My memory wasn't anywhere near photographic, but Amy wasn't in the mood to talk, so I didn't press further. I couldn't stop thinking about Luke—not in the way 90% of the heterosexual girls in the school thought about him, but about his being under Baby Face's protection. What if he really was the one Principal Edgerton was talking about? What kind of colossal danger was he in that the whole school needed to be protected as well?
What if Baby Face slipped in his surveillance and Lucas Island died?
Strangely, the thought bothered me a lot. Probably it was because I never gave much thought of anyone dying before. Not even my parents, whom I barely remembered. I wasn't developing any romantic feelings for him. I'd known Luke for years—enemy, rival, or not, he was still someone I had grown up with, in some ways. Of course it would bother me if his life was in danger. Right? At least this proved I had a heart.
Right?
Luke, Luke Luke...I thought I was thinking about Luke so much that I began to hear his name everywhere, but then I realized that everyone had always talked about him anyway. In the bathroom, I overheard some girls talking about him punching someone.
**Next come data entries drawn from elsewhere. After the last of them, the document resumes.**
--- src/design/asd_pkg.sv ---
// ----------------------------------------------------------------------------
// asd_pkg
// Shared types and constants for the accelerometer shake detector.
// ----------------------------------------------------------------------------
`default_nettype none

package asd_pkg;

    // Axis and field sizes
    localparam int AXES_MAX   = 3;
    localparam int DIR_W      = 2 * AXES_MAX;
    localparam int TIME_W     = 32;
    localparam int THR_W      = 12;
    localparam int MS_W       = 16;
    localparam int CFG_IDX_W  = 2;
    localparam int CFG_DATA_W = 16;

    // Register defaults after reset
    localparam logic [THR_W-1:0] THR_RESET       = 12'd1;
    localparam logic [MS_W-1:0]  HYST_RESET      = 16'd100;
    localparam logic [MS_W-1:0]  MIN_SHAKE_RESET = 16'd500;

    // Configuration register indexes
    typedef enum logic [CFG_IDX_W-1:0] {
        CFG_THRESHOLD  = 2'd0,
        CFG_HYSTERESIS = 2'd1,
        CFG_MIN_SHAKE  = 2'd2
    } cfg_reg_t;

    // Evaluate beat handed from the lanes to the merge stage
    typedef struct packed {
        logic [DIR_W-1:0]  dir;
        logic [TIME_W-1:0] now_ms;
    } eval_beat_t;

    // Timing settings seen by the merge stage
    typedef struct packed {
        logic [MS_W-1:0] hysteresis_ms;
        logic [MS_W-1:0] min_shake_ms;
    } gesture_cfg_t;

    // One result beat
    typedef struct packed {
        logic [DIR_W-1:0] direction_bits;
        logic             moving;
        logic             shake;
    } result_t;

endpackage

`default_nettype wire

--- src/design/asd_in_if.sv ---
// ----------------------------------------------------------------------------
// asd_in_if
// Input item channel: sample or evaluate beats.
// ----------------------------------------------------------------------------
`default_nettype none

interface asd_in_if #(
    parameter int SAMPLE_BITS = 12
);
    logic                   valid;
    logic                   ready;
    logic                   mode;
    logic [SAMPLE_BITS-1:0] x_sample;
    logic [SAMPLE_BITS-1:0] y_sample;
    logic [SAMPLE_BITS-1:0] z_sample;
    logic [31:0]            now_ms;

    modport source (output valid, mode, x_sample, y_sample, z_sample, now_ms,
                    input ready);
    modport sink   (input valid, mode, x_sample, y_sample, z_sample, now_ms,
                    output ready);
endinterface

`default_nettype wire

--- src/design/asd_out_if.sv ---
// ----------------------------------------------------------------------------
// asd_out_if
// Result channel: direction bits, moving flag and shake report.
// ----------------------------------------------------------------------------
`default_nettype none

interface asd_out_if;
    logic       valid;
    logic       ready;
    logic [5:0] direction_bits;
    logic       moving;
    logic       shake;

    modport source (output valid, direction_bits, moving, shake, input ready);
    modport sink   (input valid, direction_bits, moving, shake, output ready);
endinterface

`default_nettype wire

--- src/design/asd_cfg_if.sv ---
// ----------------------------------------------------------------------------
// asd_cfg_if
// Configuration write channel: register index and write data.
// ----------------------------------------------------------------------------
`default_nettype none

interface asd_cfg_if;
    logic        valid;
    logic        ready;
    logic [1:0]  reg_index;
    logic [15:0] wdata;

    modport source (output valid, reg_index, wdata, input ready);
    modport sink   (input valid, reg_index, wdata, output ready);
endinterface

`default_nettype wire

--- src/design/asd_axis_lane.sv ---
// ----------------------------------------------------------------------------
// asd_axis_lane
// One axis: previous reading, saturating delta sum and threshold classifier.
// ----------------------------------------------------------------------------
`default_nettype none

module asd_axis_lane
    import asd_pkg::*;
#(
    parameter int SAMPLE_BITS = 12
) (
    input  wire logic                   clk,
    input  wire logic                   rst_n,
    input  wire logic                   sample_en,
    input  wire logic                   eval_en,
    input  wire logic [SAMPLE_BITS-1:0] sample,
    input  wire logic [THR_W-1:0]       threshold,
    output logic                        dir_pos,
    output logic                        dir_neg
);

    localparam int SUM_W = SAMPLE_BITS + 1;
    localparam int CMP_W = ((SUM_W > THR_W + 1) ? SUM_W : THR_W + 1) + 1;

    logic [SAMPLE_BITS-1:0]  last_reg, last_next;
    logic [SUM_W-1:0]        sum_reg, sum_next;
    logic [SUM_W:0]          acc;
    logic signed [CMP_W-1:0] sum_x;
    logic signed [CMP_W-1:0] thr_x;
    logic signed [CMP_W-1:0] thr_neg;

    // sum + (last - new), one guard bit, then saturate
    always_comb
    begin
        acc = {sum_reg[SUM_W-1], sum_reg} + {2'b00, last_reg} - {2'b00, sample};
        last_next = last_reg;
        sum_next  = sum_reg;
        if (sample_en)
        begin
            last_next = sample;
            if (acc[SUM_W] != acc[SUM_W-1])
            begin
                sum_next = acc[SUM_W] ? {1'b1, {SAMPLE_BITS{1'b0}}}
                                      : {1'b0, {SAMPLE_BITS{1'b1}}};
            end
            else
            begin
                sum_next = acc[SUM_W-1:0];
            end
        end
        else if (eval_en)
        begin
            sum_next = '0;
        end
    end

    always_ff @(posedge clk or negedge rst_n)
    begin
        if (!rst_n)
        begin
            last_reg <= '0;
            sum_reg  <= '0;
        end
        else
        begin
            last_reg <= last_next;
            sum_reg  <= sum_next;
        end
    end

    // classify the current sum against +/- threshold
    always_comb
    begin
        sum_x   = {{(CMP_W-SUM_W){sum_reg[SUM_W-1]}}, sum_reg};
        thr_x   = {{(CMP_W-THR_W){1'b0}}, threshold};
        thr_neg = -thr_x;
        dir_pos = (sum_x > thr_x);
        dir_neg = (sum_x < thr_neg);
    end

endmodule

`default_nettype wire

--- src/design/asd_gesture.sv ---
// ----------------------------------------------------------------------------
// asd_gesture
// Merge stage: folds the lane direction bits into move and shake tracking.
// ----------------------------------------------------------------------------
`default_nettype none

module asd_gesture
    import asd_pkg::*;
(
    input  wire logic         clk,
    input  wire logic         rst_n,
    input  wire logic         advance,
    input  wire eval_beat_t   beat,
    input  wire gesture_cfg_t cfg,
    output result_t           res
);

    logic              active_reg, active_next;
    logic              pending_reg, pending_next;
    logic [TIME_W-1:0] start_reg, start_next;
    logic [TIME_W-1:0] end_reg, end_next;

    logic              motion;
    logic              starts;
    logic              ends;
    logic              pending_mid;
    logic              shake;
    logic [TIME_W-1:0] hyst_deadline;
    logic [TIME_W-1:0] dur;

    always_comb
    begin
        motion        = |beat.dir;
        hyst_deadline = start_reg + {{(TIME_W-MS_W){1'b0}}, cfg.hysteresis_ms};
        starts        = motion && !active_reg;
        ends          = !motion && active_reg && (hyst_deadline < beat.now_ms);

        active_next = active_reg;
        if (starts)
        begin
            active_next = 1'b1;
        end
        else if (ends)
        begin
            active_next = 1'b0;
        end

        start_next  = starts ? beat.now_ms : start_reg;
        end_next    = ends ? beat.now_ms : end_reg;
        pending_mid = pending_reg || ends;

        // a move ending now lasts now - start; otherwise the stored span
        dur   = ends ? (beat.now_ms - start_reg) : (end_reg - start_reg);
        shake = pending_mid && !active_next &&
                (dur > {{(TIME_W-MS_W){1'b0}}, cfg.min_shake_ms});
        pending_next = pending_mid && !shake;

        res.direction_bits = beat.dir;
        res.moving         = active_next;
        res.shake          = shake;
    end

    always_ff @(posedge clk or negedge rst_n)
    begin
        if (!rst_n)
        begin
            active_reg  <= 1'b0;
            pending_reg <= 1'b0;
            start_reg   <= '0;
            end_reg     <= '0;
        end
        else if (advance)
        begin
            active_reg  <= active_next;
            pending_reg <= pending_next;
            start_reg   <= start_next;
            end_reg     <= end_next;
        end
    end

endmodule

`default_nettype wire

--- src/design/accel_shake_detector_core.sv ---
// Evaluate items: lane classify into stage 1, then merge into the output register.
// Sample items: absorbed into the lane registers, no result beat.
// Throughput: one item per cycle, unless the output stalls and input ready drops.
// Input ready drops only while stage 1 and the output are full and not being taken.
// Reset (rst_n, async, active low): clears lane sums, move state, pipeline valids,
// and loads the configuration defaults (threshold 1, hysteresis 100, min shake 500).
// ----------------------------------------------------------------------------
// accel_shake_detector_core
// Per-axis delta lanes feeding a move/shake merge stage, with config registers.
// ----------------------------------------------------------------------------
`default_nettype none

module accel_shake_detector_core
    import asd_pkg::*;
#(
    parameter int SAMPLE_BITS = 12,
    parameter int NUM_AXES    = 3
) (
    input  wire logic clk,
    input  wire logic rst_n,
    asd_in_if.sink    item,
    asd_out_if.source result,
    asd_cfg_if.sink   cfg
);

    logic [THR_W-1:0] thr_reg, thr_next;
    logic [MS_W-1:0]  hyst_reg, hyst_next;
    logic [MS_W-1:0]  min_shake_reg, min_shake_next;

    logic             s1_valid_reg, s1_valid_next;
    eval_beat_t       s1_beat_reg;
    logic             out_valid_reg, out_valid_next;
    result_t          out_res_reg;

    logic             item_take;
    logic             sample_take;
    logic             eval_take;
    logic             out_free;
    logic             s1_adv;
    logic [DIR_W-1:0] lane_dir;
    gesture_cfg_t     g_cfg;
    result_t          g_res;

    logic [SAMPLE_BITS-1:0] samples [AXES_MAX];

    // ---------------- configuration registers ----------------
    assign cfg.ready = 1'b1;

    always_comb
    begin
        thr_next       = thr_reg;
        hyst_next      = hyst_reg;
        min_shake_next = min_shake_reg;
        if (cfg.valid)
        begin
            case (cfg_reg_t'(cfg.reg_index))
                CFG_THRESHOLD:  thr_next       = cfg.wdata[THR_W-1:0];
                CFG_HYSTERESIS: hyst_next      = cfg.wdata[MS_W-1:0];
                CFG_MIN_SHAKE:  min_shake_next = cfg.wdata[MS_W-1:0];
                default:        ;
            endcase
        end
    end

    always_ff @(posedge clk or negedge rst_n)
    begin
        if (!rst_n)
        begin
            thr_reg       <= THR_RESET;
            hyst_reg      <= HYST_RESET;
            min_shake_reg <= MIN_SHAKE_RESET;
        end
        else
        begin
            thr_reg       <= thr_next;
            hyst_reg      <= hyst_next;
            min_shake_reg <= min_shake_next;
        end
    end

    // ---------------- handshake and pipeline flow ----------------
    assign out_free    = !out_valid_reg || result.ready;
    assign s1_adv      = s1_valid_reg && out_free;
    assign item.ready  = !s1_valid_reg || out_free;
    assign item_take   = item.valid && item.ready;
    assign sample_take = item_take && !item.mode;
    assign eval_take   = item_take && item.mode;

    // ---------------- axis lanes ----------------
    assign samples[0] = item.x_sample;
    assign samples[1] = item.y_sample;
    assign samples[2] = item.z_sample;

    for (genvar a = 0; a < AXES_MAX; a++)
    begin : g_lane
        if (a < NUM_AXES)
        begin : g_used
            asd_axis_lane #(
                .SAMPLE_BITS (SAMPLE_BITS)
            ) u_lane (
                .clk       (clk),
                .rst_n     (rst_n),
                .sample_en (sample_take),
                .eval_en   (eval_take),
                .sample    (samples[a]),
                .threshold (thr_reg),
                .dir_pos   (lane_dir[2*a]),
                .dir_neg   (lane_dir[2*a+1])
            );
        end
        else
        begin : g_unused
            assign lane_dir[2*a]   = 1'b0;
            assign lane_dir[2*a+1] = 1'b0;
        end
    end

    // ---------------- stage 1: classified evaluate beat ----------------
    always_comb
    begin
        s1_valid_next = s1_valid_reg;
        if (eval_take)
        begin
            s1_valid_next = 1'b1;
        end
        else if (s1_adv)
        begin
            s1_valid_next = 1'b0;
        end
    end

    always_ff @(posedge clk or negedge rst_n)
    begin
        if (!rst_n)
        begin
            s1_valid_reg <= 1'b0;
        end
        else
        begin
            s1_valid_reg <= s1_valid_next;
        end
    end

    always_ff @(posedge clk)
    begin
        if (eval_take)
        begin
            s1_beat_reg.dir    <= lane_dir;
            s1_beat_reg.now_ms <= item.now_ms;
        end
    end

    // ---------------- stage 2: merge ----------------
    assign g_cfg.hysteresis_ms = hyst_reg;
    assign g_cfg.min_shake_ms  = min_shake_reg;

    asd_gesture u_gesture (
        .clk     (clk),
        .rst_n   (rst_n),
        .advance (s1_adv),
        .beat    (s1_beat_reg),
        .cfg     (g_cfg),
        .res     (g_res)
    );

    // ---------------- output register ----------------
    always_comb
    begin
        out_valid_next = out_valid_reg;
        if (s1_adv)
        begin
            out_valid_next = 1'b1;
        end
        else if (result.ready)
        begin
            out_valid_next = 1'b0;
        end
    end

    always_ff @(posedge clk or negedge rst_n)
    begin
        if (!rst_n)
        begin
            out_valid_reg <= 1'b0;
        end
        else
        begin
            out_valid_reg <= out_valid_next;
        end
    end

    always_ff @(posedge clk)
    begin
        if (s1_adv)
        begin
            out_res_reg <= g_res;
        end
    end

    assign result.valid          = out_valid_reg;
    assign result.direction_bits = out_res_reg.direction_bits;
    assign result.moving         = out_res_reg.moving;
    assign result.shake          = out_res_reg.shake;

endmodule

`default_nettype wire

--- src/flat_wrapper.sv ---
// flat-port wrapper written by rule: the top's interface ports become plain ports
module accel_shake_detector_core_flat import asd_pkg::*;
#(
    parameter int SAMPLE_BITS = 12,
    parameter int NUM_AXES    = 3
)
  (clk, rst_n, item_valid, item_mode, item_x_sample, item_y_sample, item_z_sample, item_now_ms, item_ready, result_valid, result_direction_bits, result_moving, result_shake, result_ready, cfg_valid, cfg_reg_index, cfg_wdata, cfg_ready);
  asd_in_if #(.SAMPLE_BITS(SAMPLE_BITS)) item_i ();
  asd_out_if result_i ();
  asd_cfg_if cfg_i ();
  input  wire logic clk;
  input  wire logic rst_n;
  input wire logic [$bits(item_i.valid)-1:0] item_valid;
  input wire logic [$bits(item_i.mode)-1:0] item_mode;
  input wire logic [$bits(item_i.x_sample)-1:0] item_x_sample;
  input wire logic [$bits(item_i.y_sample)-1:0] item_y_sample;
  input wire logic [$bits(item_i.z_sample)-1:0] item_z_sample;
  input wire logic [$bits(item_i.now_ms)-1:0] item_now_ms;
  output wire logic [$bits(item_i.ready)-1:0] item_ready;
  output wire logic [$bits(result_i.valid)-1:0] result_valid;
  output wire logic [$bits(result_i.direction_bits)-1:0] result_direction_bits;
  output wire logic [$bits(result_i.moving)-1:0] result_moving;
  output wire logic [$bits(result_i.shake)-1:0] result_shake;
  input wire logic [$bits(result_i.ready)-1:0] result_ready;
  input wire logic [$bits(cfg_i.valid)-1:0] cfg_valid;
  input wire logic [$bits(cfg_i.reg_index)-1:0] cfg_reg_index;
  input wire logic [$bits(cfg_i.wdata)-1:0] cfg_wdata;
  output wire logic [$bits(cfg_i.ready)-1:0] cfg_ready;
  assign item_i.valid = item_valid;
  assign item_i.mode = item_mode;
  assign item_i.x_sample = item_x_sample;
  assign item_i.y_sample = item_y_sample;
  assign item_i.z_sample = item_z_sample;
  assign item_i.now_ms = item_now_ms;
  assign item_ready = item_i.ready;
  assign result_valid = result_i.valid;
  assign result_direction_bits = result_i.direction_bits;
  assign result_moving = result_i.moving;
  assign result_shake = result_i.shake;
  assign result_i.ready = result_ready;
  assign cfg_i.valid = cfg_valid;
  assign cfg_i.reg_index = cfg_reg_index;
  assign cfg_i.wdata = cfg_wdata;
  assign cfg_ready = cfg_i.ready;
  accel_shake_detector_core #(.SAMPLE_BITS(SAMPLE_BITS), .NUM_AXES(NUM_AXES)) u_core (.clk(clk), .rst_n(rst_n), .item(item_i), .result(result_i), .cfg(cfg_i));
endmodule
<file path="config.mk">
export PLATFORM = sky130hd
export DESIGN_NAME = hsv_to_rgb_hexcone
export DESIGN_NICKNAME = d
export VERILOG_FILES = /design/src/hw/rtl/hsvr_pkg.sv /design/src/hw/rtl/hsvr_hue_split.sv /design/src/hw/rtl/hsv_to_rgb_hexcone.sv
export SDC_FILE = /design/constraint.sdc
export NUM_CORES = 2
export LEC_CHECK = 0
export BUFFER_PORTS_ARGS = -buffer_cell sky130_fd_sc_hd__buf_2
export CAP_MARGIN = 20
export CORE_MARGIN = 5
export CORE_UTILIZATION = 61
export CTS_BUF_LIST = sky130_fd_sc_hd__clkbuf_4
export CTS_CLUSTER_SIZE = 10
export DETAILED_ROUTE_END_ITERATION = 8
export PLACE_DENSITY = 0.81
export SLEW_MARGIN = 25
export SYNTH_ARGS = -nofsm -noshare
export SYNTH_HDL_FRONTEND = slang
export SYNTH_SLANG_ARGS = --single-unit
</file>
<file path="constraint.sdc">
create_clock -name clk_i -period 7.8 [get_ports clk_i]
set_clock_uncertainty 0.1 [all_clocks]
set_input_delay 0.39 -clock clk_i [delete_from_list [all_inputs] [get_ports clk_i]]
set_output_delay 0.39 -clock clk_i [all_outputs]
set_load 0.03 [all_outputs]
</file>
<file path="src/hw/rtl/hsvr_pkg.sv">
// ----------------------------------------------------------------------------
// hsvr_pkg: shared types and constants for the HSV to RGB converter
// Fixed-point formats, hue turn constants and the hue split record.
// ----------------------------------------------------------------------------
package hsvr_pkg;

  localparam int unsigned ChanW  = 17;  // s, v and rgb: 16 fraction bits
  localparam int unsigned HueW   = 17;  // signed, 12 fraction bits
  localparam int unsigned FracW  = 12;
  localparam int unsigned SectW  = 3;

  localparam logic [ChanW-1:0]   ChanOne  = 17'd65536;
  localparam logic [FracW:0]     FracOne  = 13'd4096;
  localparam logic signed [17:0] HueTurn  = 18'sd24576;
  localparam logic signed [17:0] HueLast  = 18'sd24575;

  typedef enum logic [SectW-1:0] {
    SecRedYel   = 3'd0,
    SecYelGrn   = 3'd1,
    SecGrnCyan  = 3'd2,
    SecCyanBlue = 3'd3,
    SecBlueMag  = 3'd4,
    SecMagRed   = 3'd5
  } sector_e;

  typedef struct packed {
    sector_e          sector;
    logic [FracW-1:0] frac;
  } hue_split_t;

endpackage

</file>
<file path="src/hw/rtl/hsvr_hue_split.sv">
// ----------------------------------------------------------------------------
// hsvr_hue_split: hue wrap, clamp and sector split
// Wraps the hue once into the turn, clamps what is left outside, and splits
// it into the sector number and the 12-bit fraction inside the sector.
// ----------------------------------------------------------------------------
module hsvr_hue_split (
  input  logic signed [hsvr_pkg::HueW-1:0] hue_i,
  output hsvr_pkg::hue_split_t             split_o
);
  import hsvr_pkg::*;

  logic signed [17:0] h_ext;
  logic signed [17:0] h_up;
  logic signed [17:0] h_wrap;
  logic signed [17:0] h_clamp;

  always_comb begin
    h_ext  = {hue_i[HueW-1], hue_i};
    h_up   = (h_ext < 18'sd0) ? h_ext + HueTurn : h_ext;
    h_wrap = (h_up >= HueTurn) ? h_up - HueTurn : h_up;
    if (h_wrap < 18'sd0) begin
      h_clamp = 18'sd0;
    end else if (h_wrap > HueLast) begin
      h_clamp = HueLast;
    end else begin
      h_clamp = h_wrap;
    end
    split_o.sector = sector_e'(h_clamp[14:12]);
    split_o.frac   = h_clamp[FracW-1:0];
  end

endmodule

</file>
<file path="src/hw/rtl/hsv_to_rgb_hexcone.sv">
// ----------------------------------------------------------------------------
// hsv_to_rgb_hexcone: HSV to RGB pixel converter, hexcone model
// Four-stage pipeline: hue split, saturation scaling, p/q/t products, select.
// ----------------------------------------------------------------------------
// Takes one pixel per clock while the output side is not stalled and
// returns its RGB value through the stage registers. Each stage holds one item
// and has its own valid bit; a stage takes a new item whenever it is empty
// or its item moves on, so bubbles close up under back-pressure. The two
// multiply stages (s*f, then v*(1-x) for p, q and t) are each followed by
// a register. Hue is signed with 12 fraction bits (4096 per
// sector) and is wrapped once into the turn, then clamped; saturation is
// clamped to 1.0; zero saturation yields gray (r = g = b = v).
module hsv_to_rgb_hexcone (
  input  logic                              clk_i,
  input  logic                              rst_ni,
  input  logic                              in_valid_i,
  output logic                              in_ready_o,
  input  logic signed [hsvr_pkg::HueW-1:0]  hue_i,
  input  logic        [hsvr_pkg::ChanW-1:0] saturation_i,
  input  logic        [hsvr_pkg::ChanW-1:0] brightness_i,
  output logic                              out_valid_o,
  input  logic                              out_ready_i,
  output logic        [hsvr_pkg::ChanW-1:0] red_o,
  output logic        [hsvr_pkg::ChanW-1:0] green_o,
  output logic        [hsvr_pkg::ChanW-1:0] blue_o
);
  import hsvr_pkg::*;

  // stage handshake
  logic valid1_q, valid2_q, valid3_q, valid4_q;
  logic valid1_d, valid2_d, valid3_d, valid4_d;
  logic rdy1, rdy2, rdy3, rdy4;

  assign rdy4 = !valid4_q || out_ready_i;
  assign rdy3 = !valid3_q || rdy4;
  assign rdy2 = !valid2_q || rdy3;
  assign rdy1 = !valid1_q || rdy2;

  assign valid1_d = rdy1 ? in_valid_i : valid1_q;
  assign valid2_d = rdy2 ? valid1_q   : valid2_q;
  assign valid3_d = rdy3 ? valid2_q   : valid3_q;
  assign valid4_d = rdy4 ? valid3_q   : valid4_q;

  always_ff @(posedge clk_i or negedge rst_ni) begin
    if (!rst_ni) begin
      valid1_q <= 1'b0;
      valid2_q <= 1'b0;
      valid3_q <= 1'b0;
      valid4_q <= 1'b0;
    end else begin
      valid1_q <= valid1_d;
      valid2_q <= valid2_d;
      valid3_q <= valid3_d;
      valid4_q <= valid4_d;
    end
  end

  assign in_ready_o  = rdy1;
  assign out_valid_o = valid4_q;

  // stage 1: hue split, saturation clamp
  hue_split_t       split;
  hue_split_t       split1_q;
  logic [ChanW-1:0] sat1_d, sat1_q, val1_q;
  logic             gray1_d, gray1_q;

  hsvr_hue_split u_hue_split (
    .hue_i   (hue_i),
    .split_o (split)
  );

  assign sat1_d  = (saturation_i > ChanOne) ? ChanOne : saturation_i;
  assign gray1_d = (saturation_i == '0);

  always_ff @(posedge clk_i) begin
    if (rdy1 && in_valid_i) begin
      split1_q <= split;
      sat1_q   <= sat1_d;
      val1_q   <= brightness_i;
      gray1_q  <= gray1_d;
    end
  end

  // stage 2: s*f and s*(1-f), 16 fraction bits, truncated
  logic [28:0]      prod_sf;
  logic [29:0]      prod_sfc;
  logic [ChanW-1:0] sf2_q, sfc2_q, sat2_q, val2_q;
  sector_e          sector2_q;
  logic             gray2_q;

  assign prod_sf  = 29'(sat1_q) * 29'(split1_q.frac);
  assign prod_sfc = 30'(sat1_q) * 30'(FracOne - {1'b0, split1_q.frac});

  always_ff @(posedge clk_i) begin
    if (rdy2 && valid1_q) begin
      sf2_q     <= prod_sf[28:12];
      sfc2_q    <= prod_sfc[28:12];
      sat2_q    <= sat1_q;
      val2_q    <= val1_q;
      sector2_q <= split1_q.sector;
      gray2_q   <= gray1_q;
    end
  end

  // stage 3: p, q, t = v * (1 - x), truncated
  logic [ChanW-1:0] om_s, om_sf, om_sfc;
  logic [33:0]      prod_p, prod_q, prod_t;
  logic [ChanW-1:0] p3_q, q3_q, t3_q, val3_q;
  sector_e          sector3_q;
  logic             gray3_q;

  assign om_s   = ChanOne - sat2_q;
  assign om_sf  = ChanOne - sf2_q;
  assign om_sfc = ChanOne - sfc2_q;

  assign prod_p = 34'(val2_q) * 34'(om_s);
  assign prod_q = 34'(val2_q) * 34'(om_sf);
  assign prod_t = 34'(val2_q) * 34'(om_sfc);

  always_ff @(posedge clk_i) begin
    if (rdy3 && valid2_q) begin
      p3_q      <= prod_p[32:16];
      q3_q      <= prod_q[32:16];
      t3_q      <= prod_t[32:16];
      val3_q    <= val2_q;
      sector3_q <= sector2_q;
      gray3_q   <= gray2_q;
    end
  end

  // stage 4: sector select into the output register
  logic [ChanW-1:0] red_d, green_d, blue_d;
  logic [ChanW-1:0] red_q, green_q, blue_q;

  always_comb begin
    if (gray3_q) begin
      red_d   = val3_q;
      green_d = val3_q;
      blue_d  = val3_q;
    end else begin
      case (sector3_q)
        SecRedYel: begin
          red_d = val3_q; green_d = t3_q;   blue_d = p3_q;
        end
        SecYelGrn: begin
          red_d = q3_q;   green_d = val3_q; blue_d = p3_q;
        end
        SecGrnCyan: begin
          red_d = p3_q;   green_d = val3_q; blue_d = t3_q;
        end
        SecCyanBlue: begin
          red_d = p3_q;   green_d = q3_q;   blue_d = val3_q;
        end
        SecBlueMag: begin
          red_d = t3_q;   green_d = p3_q;   blue_d = val3_q;
        end
        default: begin
          red_d = val3_q; green_d = p3_q;   blue_d = q3_q;
        end
      endcase
    end
  end

  always_ff @(posedge clk_i) begin
    if (rdy4 && valid3_q) begin
      red_q   <= red_d;
      green_q <= green_d;
      blue_q  <= blue_d;
    end
  end

  assign red_o   = red_q;
  assign green_o = green_q;
  assign blue_o  = blue_q;

endmodule
</file>
File: config.mk
export PLATFORM = sky130hd
export DESIGN_NAME = mpts_queue
export DESIGN_NICKNAME = d
export VERILOG_FILES = /design/src/hw/rtl/multi_policy_task_scheduler_assert.svh /design/src/hw/rtl/mpts_pkg.sv /design/src/hw/rtl/mpts_queue.sv
export SDC_FILE = /design/constraint.sdc
export NUM_CORES = 1
export LEC_CHECK = 0
export BUFFER_PORTS_ARGS = -buffer_cell sky130_fd_sc_hd__buf_2
export CAP_MARGIN = 20
export CORE_MARGIN = 2
export CORE_UTILIZATION = 50
export DETAILED_ROUTE_END_ITERATION = 10
export PLACE_DENSITY = 0.79
export SLEW_MARGIN = 20
export SYNTH_ARGS = -nofsm -noshare
export SYNTH_HDL_FRONTEND = slang
export SYNTH_SLANG_ARGS = --single-unit
File: constraint.sdc
create_clock -name clock -period 3.9 [get_ports clock]
set_input_delay 0.195 -clock clock [delete_from_list [all_inputs] [get_ports clock]]
set_output_delay 0.195 -clock clock [all_outputs]
set_load 0.005 [all_outputs]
It was so unheard of that he showed that kind of violence, I couldn't help but listened in for more.
"...it was Jack Clyde. You know how Jack is, he's like the boy version of QB." QB was the short form for my title, Queen Bitch. I didn't know any Jack. "He said something mean and Luke just lost it, so he threw a punch straight to Jack's face and broke his nose. It was so manly!" Cue giggles. "And then he got sent to Edgerton's office and got detention."
"Hey, but what did Jack actually say to him? Luke never lost his temper before, even with QB."
"The only reason Luke never hit QB is because she's a girl. Anyway, Jack totally had it coming for him. I didn't hear all of it, but I heard QB's name—you know some guys think with their dicks instead of their heads and you know how slutty redheads are. I guess Jack said QB should have won the Underwater Challenge or something and he made a really rude comment about Luke's mother."
"Wow, Jack and QB should really reign hell."
"I know, right?"
They giggled again.
I didn't come out of the toilet until I heard the last of them leaving. They weren't worth more detention. At least, that's what I convinced myself.